Título: Não sou lixo. O meu partido não é lixo
Autor: Lyra, Paulo de Tarso; Rothenburg, Denise
Fonte: Correio Braziliense, 03/08/2011, Política, p. 2

Em sua volta ao Senado, ex-ministro Alfredo Nascimento critica a falta de apoio de Dilma na crise que culminou com sua demissão

O discurso do ex-ministro dos Transportes e senador Alfredo Nascimento (PR-AM) foi a mais dura intervenção pública de um integrante do PR desde que estourou o escândalo na pasta, no início de julho. Em pouco mais de um hora de discurso na tribuna do Senado, Nascimento reclamou da maneira como o partido está sendo tratado pelo Palácio do Planalto. "Eu não sou lixo e o PR não é lixo para ser varrido desse jeito", bradou.

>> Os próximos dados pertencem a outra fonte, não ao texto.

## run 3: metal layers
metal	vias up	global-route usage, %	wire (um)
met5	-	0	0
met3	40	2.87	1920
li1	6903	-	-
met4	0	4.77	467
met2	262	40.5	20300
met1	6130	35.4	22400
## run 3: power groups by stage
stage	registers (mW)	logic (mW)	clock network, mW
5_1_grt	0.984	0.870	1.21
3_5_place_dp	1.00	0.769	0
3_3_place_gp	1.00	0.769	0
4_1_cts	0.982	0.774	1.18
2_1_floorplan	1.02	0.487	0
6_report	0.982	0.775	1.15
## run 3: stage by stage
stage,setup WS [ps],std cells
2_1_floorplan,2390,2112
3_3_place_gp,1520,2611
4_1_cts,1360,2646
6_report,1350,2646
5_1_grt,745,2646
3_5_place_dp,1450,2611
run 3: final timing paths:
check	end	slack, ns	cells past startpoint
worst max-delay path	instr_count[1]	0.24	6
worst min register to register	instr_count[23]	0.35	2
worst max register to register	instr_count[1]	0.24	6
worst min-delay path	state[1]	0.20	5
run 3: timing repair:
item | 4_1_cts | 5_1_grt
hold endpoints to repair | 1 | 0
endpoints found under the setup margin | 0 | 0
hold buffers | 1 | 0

Diferentemente das declarações amenas do ex-diretor-geral do Departamento Nacional de Infraestrutura de Transportes (Dnit) Luiz Antonio Pagot, quando convocado para prestar esclarecimentos na Câmara e no Senado, o discurso de Nascimento foi explosivo. Ele reclamou que não recebeu da presidente Dilma Rousseff a proteção prometida por ela própria. E jurou que tomou todas as medidas necessárias, incluindo promover um pente-fino nos contratos da pasta para evitar irregularidades. "Tenho a consciência tranquila de que jamais deixei de pautar meus atos pela ética", disse o ex-ministro.

O senador por Amazonas disse que comandou a pasta dos Transportes durante seis anos e meio e jamais teve qualquer dos seus atos questionados. E considerou injusto seu afastamento. "Em momento algum pedi ou determinei ação da qual possa me arrepender. Passei por um julgamento desprovido de provas", disse.

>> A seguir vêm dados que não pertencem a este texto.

**src/rtl/fetch_queue_pkg.sv**
```systemverilog
// Shared fetch-path constants and fetch queue sizing.
package fetch_queue_pkg;
   localparam int ADDR_LEN    = 32;
   localparam int INSN_LEN    = 32;
   localparam int GSH_BHR_LEN = 10;

   localparam int FQ_DEPTH   = 4;
   localparam int FQ_PKT_LEN = 2*ADDR_LEN + 2*INSN_LEN + 2 + GSH_BHR_LEN;

   // Occupancy counter width: must represent 0..depth inclusive.
   function automatic int fq_cnt_w(input int depth);
      return $clog2(depth) + 1;
   endfunction
endpackage

```
**src/rtl/fetch_queue_ram.sv**
```systemverilog
// Packet storage: register array, one synchronous write port, one async read port.
module fetch_queue_ram #(
   parameter int DEPTH = 4,
   parameter int WIDTH = 8
) (
   input  logic                     clk,
   input  logic                     we,
   input  logic [$clog2(DEPTH)-1:0] waddr,
   input  logic [WIDTH-1:0]         wdata,
   input  logic [$clog2(DEPTH)-1:0] raddr,
   output logic [WIDTH-1:0]         rdata
);
   logic [DEPTH-1:0][WIDTH-1:0] mem;

   // Payload is intentionally not reset; validity is tracked by the pointers.
   always_ff @(posedge clk) begin
      if (we) mem[waddr] <= wdata;
   end

   assign rdata = mem[raddr];
endmodule

```
**src/rtl/fetch_queue.sv**
```systemverilog
// Fetch-to-decode decoupling FIFO with mispredict flush.
module fetch_queue
   import fetch_queue_pkg::*;
#(
   parameter int DEPTH    = FQ_DEPTH,
   parameter int ADDR_LEN = fetch_queue_pkg::ADDR_LEN,
   parameter int INSN_LEN = fetch_queue_pkg::INSN_LEN,
   parameter int BHR_LEN  = fetch_queue_pkg::GSH_BHR_LEN
) (
   input  logic                             clk,
   input  logic                             reset,
   input  logic                             enq_valid,
   output logic                             enq_ready,
   input  logic [ADDR_LEN-1:0]              enq_pc,
   input  logic [ADDR_LEN-1:0]              enq_npc,
   input  logic [INSN_LEN-1:0]              enq_inst1,
   input  logic [INSN_LEN-1:0]              enq_inst2,
   input  logic                             enq_invalid2,
   input  logic                             enq_predict_cond,
   input  logic [BHR_LEN-1:0]               enq_bhr,
   output logic                             deq_valid,
   input  logic                             deq_ready,
   output logic [ADDR_LEN-1:0]              deq_pc,
   output logic [ADDR_LEN-1:0]              deq_npc,
   output logic [INSN_LEN-1:0]              deq_inst1,
   output logic [INSN_LEN-1:0]              deq_inst2,
   output logic                             deq_invalid2,
   output logic                             deq_predict_cond,
   output logic [BHR_LEN-1:0]               deq_bhr,
   input  logic                             prmiss,
   output logic [fq_cnt_w(DEPTH)-1:0]       count
);
   localparam int PTR_W   = $clog2(DEPTH);
   localparam int CNT_W   = fq_cnt_w(DEPTH);
   localparam int PKT_LEN = 2*ADDR_LEN + 2*INSN_LEN + 2 + BHR_LEN;

   logic [PTR_W-1:0]   rdptr, wrptr;
   logic [PKT_LEN-1:0] wr_pkt, rd_pkt;
   logic               enq_fire, deq_fire;

   // Ready/valid come only from registered count: no deq->enq or enq->deq paths.
   assign enq_ready = (count != CNT_W'(DEPTH));
   assign deq_valid = (count != '0);
   assign enq_fire  = enq_valid & enq_ready & ~prmiss;
   assign deq_fire  = deq_valid & deq_ready & ~prmiss;

   assign wr_pkt = {enq_pc, enq_npc, enq_inst1, enq_inst2,
                    enq_invalid2, enq_predict_cond, enq_bhr};
   assign {deq_pc, deq_npc, deq_inst1, deq_inst2,
           deq_invalid2, deq_predict_cond, deq_bhr} = rd_pkt;

   // Pointer/occupancy control; reset and flush both discard every entry.
   always_ff @(posedge clk) begin
      if (reset || prmiss) begin
         rdptr <= '0;
         wrptr <= '0;
         count <= '0;
      end else begin
         if (enq_fire) wrptr <= wrptr + PTR_W'(1);
         if (deq_fire) rdptr <= rdptr + PTR_W'(1);
         count <= count + CNT_W'(enq_fire) - CNT_W'(deq_fire);
      end
   end

   fetch_queue_ram #(
      .DEPTH (DEPTH),
      .WIDTH (PKT_LEN)
   ) u_ram (
      .clk   (clk),
      .we    (enq_fire),
      .waddr (wrptr),
      .wdata (wr_pkt),
      .raddr (rdptr),
      .rdata (rd_pkt)
   );
endmodule

```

Nascimento afirmou ainda que, no ano passado, após perder a eleição para o governo do Amazonas, estava disposto a reassumir o mandato parlamentar. Declarou que teve, durante o governo de transição, duas conversas com a então presidente eleita, Dilma Rousseff, e ela reiterou que gostaria de contar com o senador no ministério. "O PR foi o primeiro partido a aderir à campanha do ex-presidente Lula, em 2002. Permanecemos neste governo porque acreditamos no projeto", completou.

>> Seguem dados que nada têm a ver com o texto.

--- config.mk ---
export PLATFORM = sky130hd
export DESIGN_NAME = vc_trace_buffer
export DESIGN_NICKNAME = d
export VERILOG_FILES = /design/src/rtl/vc_trace_buffer.sv
export SDC_FILE = /design/constraint.sdc
export NUM_CORES = 1
export LEC_CHECK = 0
export ABC_AREA = 1
export CAP_MARGIN = 20
export CORE_ASPECT_RATIO = 1.75
export CORE_MARGIN = 2
export CORE_UTILIZATION = 55
export CTS_CLUSTER_SIZE = 8
export DETAILED_ROUTE_END_ITERATION = 16
export PLACE_DENSITY = 0.86
export SYNTH_ARGS = -nofsm -noshare
export SYNTH_HDL_FRONTEND = slang
export SYNTH_SLANG_ARGS = --single-unit
export TNS_END_PERCENT = 1
--- constraint.sdc ---
create_clock -name clk -period 5.2 [get_ports clk]
set_clock_uncertainty 0.15 [all_clocks]
set_input_delay 0.52 -clock clk [delete_from_list [all_inputs] [get_ports clk]]
set_output_delay 0.52 -clock clk [all_outputs]
set_load 0.01 [all_outputs]
--- src/rtl/vc_trace_buffer.sv ---
// Multi-channel val/rdy trace capture into a circular record buffer, drained oldest-first.
// Define VC_TRACE_BUFFER_TIMESTAMP_EN to add a free-running cycle stamp to every record.
module vc_trace_buffer #(
  parameter  int p_nchannels   = 4,
  parameter  int p_msg_nbits   = 32,
  parameter  int p_depth       = 16,
  parameter  int p_cycle_nbits = 32,
`ifdef VC_TRACE_BUFFER_TIMESTAMP_EN
  localparam bit TS_EN         = 1'b1,
`else
  localparam bit TS_EN         = 1'b0,
`endif
  localparam int IDX_NBITS     = (p_nchannels > 1) ? $clog2(p_nchannels) : 1,
  localparam int STAMP_NBITS   = TS_EN ? p_cycle_nbits : 0,
  localparam int REC_NBITS     = STAMP_NBITS + 2*p_nchannels + IDX_NBITS + p_msg_nbits,
  localparam int CNT_NBITS     = $clog2(p_depth) + 1
) (
  input  logic                             clk,
  input  logic                             reset,
  input  logic [p_nchannels-1:0]           in_val,
  input  logic [p_nchannels-1:0]           in_rdy,
  input  logic [p_nchannels*p_msg_nbits-1:0] in_msg,
  input  logic [1:0]                       cfg_mode,
  input  logic                             cfg_wrap,
  input  logic                             freeze,
  output logic                             out_val,
  input  logic                             out_rdy,
  output logic [REC_NBITS-1:0]             out_msg,
  output logic [CNT_NBITS-1:0]             count,
  output logic [15:0]                      drops
);

  localparam int PTR_NBITS = (p_depth > 1) ? $clog2(p_depth) : 1;

  typedef enum logic [1:0] {
    MODE_OFF    = 2'b00,
    MODE_ALL    = 2'b01,
    MODE_FIRE   = 2'b10,
    MODE_CHANGE = 2'b11
  } mode_e;

  logic [REC_NBITS-1:0]     mem [p_depth];
  logic [PTR_NBITS-1:0]     head;
  logic [PTR_NBITS-1:0]     tail;
  logic [2*p_nchannels-1:0] last_codes;

  logic [2*p_nchannels-1:0] codes;
  logic [p_nchannels-1:0]   fire;
  logic [IDX_NBITS-1:0]     sel_idx;
  logic [p_msg_nbits-1:0]   sel_msg;
  logic [REC_NBITS-1:0]     rec;
  logic                     qual;
  logic                     cap;
  logic                     full;
  logic                     pop;
  logic                     write_en;
  logic                     head_adv;
  logic                     drop;

  // Status code per channel: idle 00, stall 01, blocked 10, fire 11.
  always_comb begin
    codes = '0;
    for (int i = 0; i < p_nchannels; i++) begin
      codes[2*i +: 2] = {~(in_val[i] ^ in_rdy[i]), in_val[i]};
    end
  end

  assign fire = in_val & in_rdy;

  // Scanning downward lets the lowest-index firing channel win.
  always_comb begin
    sel_idx = '0;
    sel_msg = '0;
    for (int i = p_nchannels - 1; i >= 0; i--) begin
      if (fire[i]) begin
        sel_idx = IDX_NBITS'(i);
        sel_msg = in_msg[i*p_msg_nbits +: p_msg_nbits];
      end
    end
  end

  always_comb begin
    qual = 1'b0;
    case (mode_e'(cfg_mode))
      MODE_ALL:    qual = 1'b1;
      MODE_FIRE:   qual = |fire;
      MODE_CHANGE: qual = (codes != last_codes);
      default:     qual = 1'b0;
    endcase
  end

`ifdef VC_TRACE_BUFFER_TIMESTAMP_EN
  logic [p_cycle_nbits-1:0] cycle;

  always_ff @(posedge clk) begin
    if (reset) cycle <= '0;
    else       cycle <= cycle + 1'b1;
  end

  assign rec = {cycle, codes, sel_idx, sel_msg};
`else
  assign rec = {codes, sel_idx, sel_msg};
`endif

  assign cap      = qual && !freeze;
  assign full     = (count == CNT_NBITS'(p_depth));
  assign out_val  = (count != '0);
  assign pop      = out_val && out_rdy;
  // A full buffer still accepts a record if a pop frees a slot or wrap overwrites the head.
  assign write_en = cap && (!full || pop || cfg_wrap);
  assign head_adv = pop || (write_en && full);
  assign drop     = cap && full && !pop;

  assign out_msg = mem[head];

  always_ff @(posedge clk) begin
    if (write_en) mem[tail] <= rec;
  end

  always_ff @(posedge clk) begin
    if (reset) begin
      head       <= '0;
      tail       <= '0;
      count      <= '0;
      drops      <= '0;
      last_codes <= '0;
    end else begin
      if (write_en) begin
        tail       <= tail + 1'b1;
        last_codes <= codes;
      end
      if (head_adv) head <= head + 1'b1;
      if (write_en && !full && !pop)   count <= count + 1'b1;
      else if (pop && !write_en)       count <= count - 1'b1;
      if (drop && drops != 16'hFFFF)   drops <= drops + 1'b1;
    end
  end

endmodule

Yosys cells after proc, flatten, opt, wreduce, memory -nomap -nowiden --
Memory sizes are Yosys's and may differ from the RTL's. A register that Yosys moved wholly into a read port is not among the register bits. Index checks and enable logic that the tools add are counted.
Word-level totals: register bits 37, bits in latches 0, RAM bits 672, ROM bits 0, output and inout port bits 64, word-level logic and storage cells 61, memories 1
Cells by class: $add $sub $neg 5, multipliers 0, div/mod/pow operators 0, magnitude comparators 0, equal/unequal tests 6, shift-type cells 0, muxes and demuxes 15, bitwise gates (word level) 9, reductions and logical operators 20
Memories:
- mem | depth 16, bits a word 42, rd ports 1, clocked after Yosys merged registers in 1, write ports 1, line 42 | logic [REC_NBITS-1:0] mem [p_depth];
Operators by type and width (count):
- $mux 32 | 4
- $add 16x1->16 const B | 1
- $ne 16x16->1 const B | 1
- $logic_and 1x1->1 | 10
- $mux 5 | 2
- $add 4x1->4 const B | 2
- $mux 2 | 4
- $mux 4 | 2
- $ne 8x8->1 | 1
- $add 5x1->5 const B | 1
- $eq 5x5->1 const B | 1
- $reduce_bool 5->1 | 1
- $sub 5x1->5 const B | 1
- $and 4x4->4 | 1
- $eq 2x2->1 const B | 2
- $logic_not 1->1 | 4
- $not 1->1 | 4
- $reduce_or 4->1 | 1
- $xor 1x1->1 | 4
- $logic_or 1x1->1 | 3
- $pmux 1 s3 | 1
- $eq 2x1->1 const B | 1
- $mux 1 | 2
- $reduce_bool 2->1 | 1

Logic depth before layout (Yosys ltp) --
depth after elaboration 10, depth in mapped cells 18

Worst setup path after synthesis --
Ideal clock, no wire load.
path type input port to flip-flop, start input in_val[2], end memory mem[0][0] in the netlist's numbering (enable), library setup time 0.441 ns, arrival 3.654 ns, slack 0.954 ns, stages on the path 11, buffers on the path 1, path through ha_1 inv_1 nand2_1 nand3_1 nor2_1 nand3_1 nand3_2 inv_2 buf_4 nand2_1 nor2_1
On the way: word-level cells in the longest chain between the ends 8, elaborated cells on any way between the ends 10, classes of those cells eq/ne (1); mux (3); bitwise (3); reduce/logical (3)
RTL lines:
- start: declaration | line 20 | input logic [p_nchannels-1:0] in_val,
- $xor 1x1->1 | line 64 | codes[2*i +: 2] = {~(in_val[i] ^ in_rdy[i]), in_val[i]};
- $not 1->1 | line 64
- via codes[5] | line 47 | logic [2*p_nchannels-1:0] codes;
- $ne 8x8->1 | line 87 | MODE_CHANGE: qual = (codes != last_codes);
- $pmux 1 s3 | line 84 | case (mode_e'(cfg_mode))
- $logic_and 1x1->1 | line 105 | assign cap = qual && !freeze;
- $logic_and 1x1->1 | line 110 | assign write_en = cap && (!full || pop || cfg_wrap);
- $mux 1 | line 117 | if (write_en) mem[tail] <= rec;
- $mux 1 (implied by the code) | line 117
- end: declaration | line 42
The timed path passes the listed nets, and every way through them passes these cells.

==> results.md <==
* Outcome: completed
* Clock transition at path regs at 50 ps
* Bufs and invs on worst path at 2
* Share of post-route cells with drive strength above 1 at 8.308%
* GRT Util Overall at 28.45%
* Grt ovf at 0
* First-pass GRT wire length at 122.2 mm
* Mapped Area at 30100 um2
* Fmax at 237.0 MHz
* Wirelength per Cell at 24.92 um
* Sequential-to-total area share from yosys stat at 69.76%
* # setup viols final at 0
* Multi-input gate area at 7602 um2
* CP top delay family: buffers and inverters
* Most common cell after layout, fill and taps aside: edfxtp_1
* Clk_lat worst skew at 630 ps
* Synth Warn # at 0
* Min cycle time layout at 4219 ps
* Critical Path Fanout Max at 142
* Setup Total Neg Slack at 0 ps
* Nature of the critical path endpoint: output port
* Pins Over Slew Limit at 0
* DRC violations left at 0
* RSZ-0062 raised after global routing: no
* Post-DP HPWL at 47.54 mm
* Syn nets at 2491
* Root Buffer: clkbuf_16
* Post-synthesis cell count at 2334
* GP Congestion at 0.8754
* Relative slew margins at 22.87%
* I/O Buffers at 206
* H-tree Lvls at 3
* Pwr dens at 442.1 nW/um2
* Layout area overhead at 18.99%
* Worst-margin pin slew at 1157 ps
* Critical path's slowest cell: dfxtp_4
* Clk sinks at 713
* CORE AREA at 54150 um2
* Vias in the first global route at 21355
* CP max stage delay at 710 ps
* Die W at 180.9 um
* N_diodes at 0
* Yosys top cell area share at 67.04%
* CTS tree: done
* Worst min path class: reg -> reg
* Largest net degree at the start of global routing at 169
* Critical path data arrival time at 3550 ps
* Total power at 15.83 mW
* Initial drt markers at 2643
* CP Launch Type: flop
* Vias per cell at 6.277
* Number of core rows at 113
* Die height at 313.5 um
* Vias post-DR at 20651
* Initial antenna violation count at 0
* Synth Area per Inst at 12.90 um2
* Die area at 56690 um2
* Synth top area cells: edfxtp_1 67%, mux2i_1 5.6%, o211ai_1 4.2%
* Initial core utilization at 55.59%
* Post-CTS Hold Buffers at 0
* Top Ports at 207
* Req. time, crit path at 4530 ps
* Final Cycle Share at 81.14%
* Fillers at 3456
* Worst-path cell chain: buf_12 > mux2i_1 > o21ai_0 > o211ai_1 > nand2_1 > clkdlybuf4s50_1
* MaxCap Viol Count at 0
* Final Hold Fails at 0
* Routed WL at 81.98 mm
* CP Class: reg -> out
* Worst vdd ir at 270.6 uV
* Post-route ant nets at 0
* Inserted Clock Buffers at 99
* Final #Nets at 2715
* Lkg Pwr at 12.32 nW
* Drt first pass iters at 6
* Synth area leader: edfxtp_1
* Max clock buf depth at 3
* Flops & latches, synth at 713
* Most frequent cells in the layout: 672 x edfxtp_1, 233 x a21oi_1, 227 x o21ai_0, 206 x clkdlybuf4s50_1, 205 x inv_1
* Post-cts sizing count at 0
* FF/Latch Area at 21010 um2
* Number of post-CTS setup repair buffers at 0
* Post-synth cell types at 39
## worst min-delay path, stage by stage (launching register included)
cell     delay (ps)
dfxtp_1         310
nand2_1          60
a21oi_1          60
## metal layers
layer / GRT usage, % / up-vias / share of wire (%)
met1: 32.06 / 9924 / 32
met4: 17.65 / 0 / 5.1
met5: 0 / - / 0
li1: - / 9012 / -
met3: 5.051 / 257 / 11
met2: 50.03 / 1458 / 52
## cells in the mapped netlist (all sizes together)
| cell type | count |
|---|---|
| a21oi | 234 |
| nand4 | 4 |
| o21bai | 1 |
| nor2 | 62 |
| mux2i | 168 |
| inv | 209 |
| buf | 62 |
| clkbuf | 94 |
| nand2 | 185 |
| xnor2 | 3 |
| clkinv | 1 |
| o21ai | 289 |
| ha | 13 |
| dfxtp | 41 |
| nand3 | 106 |
| fa | 1 |
| nor3 | 7 |
| and3 | 1 |
| xor2 | 13 |
| edfxtp | 672 |
| o211ai | 168 |
## path summary, 6_finish.rpt
path	start	cells after the start	slack [ps]	to
hold reg to reg	last_codes[6]$_SDFFE_PP0P_	2	340	last_codes[6]$_SDFFE_PP0P_
hold / removal	last_codes[6]$_SDFFE_PP0P_	2	340	last_codes[6]$_SDFFE_PP0P_
setup / recovery	flop	6	980	out_msg[24]
setup reg to reg	count[1]$_SDFFE_PP0P_	9	2060	mem[8][16]$_DFFE_PP_
## cell type report
| cell class | count | area share, % |
|---|---|---|
| multi-input cells | 1255 | 21.22 |
| flip-flops and latches | 713 | 58.66 |
| clock inverters | 5 | 0.2131 |
| well taps | 690 | 2.410 |
| clock buffers | 138 | 7.384 |
| repair buffers | 279 | 7.901 |
| inverters | 210 | 2.208 |
## kinds of logic after synthesis
family,share of synthesized area [%]
mux,5.586
compound gates,12.92
fa+ha+maj,0.6069
xor+xnor,0.4655
simple gates,5.258
buf+inv,5.399
flops,69.76
## stage by stage
step / utilization [%] / cell area (um2) / setup WS, ps / hold WS (ps) / std cells
global placement: 61.10 / 33080 / 861.3 / 308.5 / 3146
detailed placement: 61.10 / 33080 / 645.7 / 326.9 / 3146
finish: 66.15 / 35820 / 980.9 / 335.9 / 3290
CTS: 66.12 / 35810 / 1010 / 333.3 / 3289
global route: 66.15 / 35820 / 775.9 / 365.8 / 3290
floorplan: - / 30100 / 954.5 / 293.7 / 2334
## state kept, by name (all words and copies together) (netlist names), named ones only
| signal | cells |
|---|---|
| drops | 16 |
| last_codes | 8 |
| tail | 4 |
| count | 5 |
| mem | 672 |
| head | 4 |
## where the power goes
group	internal, mW	leakage [nW]	switching, mW	total [mW]
Sequential	6.48	6.44	0.102	6.58
Clock	3.47	1.31	2.25	5.73
Combinational	1.34	4.57	2.18	3.52
Power figures use the tool's default switching activity.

Na conta do sucessor Como já tinha adiantado a interlocutores da legenda, Alfredo Nascimento jogou parte da responsabilidade dos aumentos nos custos da pasta na conta do atual ministro, Paulo Sérgio Passos. Ele declarou que o incremento exorbitante nos contratos ocorreu após ele próprio ¿ e a presidente Dilma Rousseff ¿ terem deixado o governo para concorrer nas eleições de 2010. "O ministério que encontrei em 2011 era muito diferente do ministério que deixei em 2010. O PAC dos Transporte tinha R$ 58 bilhões previstos para investimentos. Em 2011, esse valor subiu para R$ 72 bilhões."

O acréscimo, segundo ele, foi acertado por Passos com o comitê gestor do PAC, na época composto pelos ministros da Fazenda, Guido Mantega; do Planejamento, Paulo Bernardo; e a chefe de Controle e Monitoramento da Casa Civil, Miriam Belchior. "Vi que tinha algo errado e avisei à presidente que faria uma triagem nos contratos. Ela me deu o prazo para terminar o trabalho até 15 de julho (nove dias após a exoneração dele da pasta)".

O ex-ministro reclamou também que a presidente Dilma realizou diversas reuniões com representantes da pasta sem a sua presença ¿ entre elas, a que detonou a crise nos Transportes e uma para discutir o PAC, que culminou com seu pedido de exoneração.

Dilma: combate intenso à corrupção Horas antes de a oposição conseguir reunir no Senado o número de assinaturas necessárias para instalar a CPI que investigará as denúncias contra o Ministério dos Transportes, a presidente Dilma Rousseff comentou, pela primeira vez, as acusações que recaem sobre outras pastas, como Agricultura e Cidades. Segundo destacou, o governo não vai tolerar a corrupção, que será combatida "sistematicamente". Dilma afirmou ainda que não se deixará influenciar pelas notícias publicadas diariamente nos jornais. "O governo não irá se pautar por medidas midiáticas no combate à corrupção. Nós a combateremos efetivamente", destacou a presidente, após o lançamento do Plano Brasil Maior, na manhã de ontem.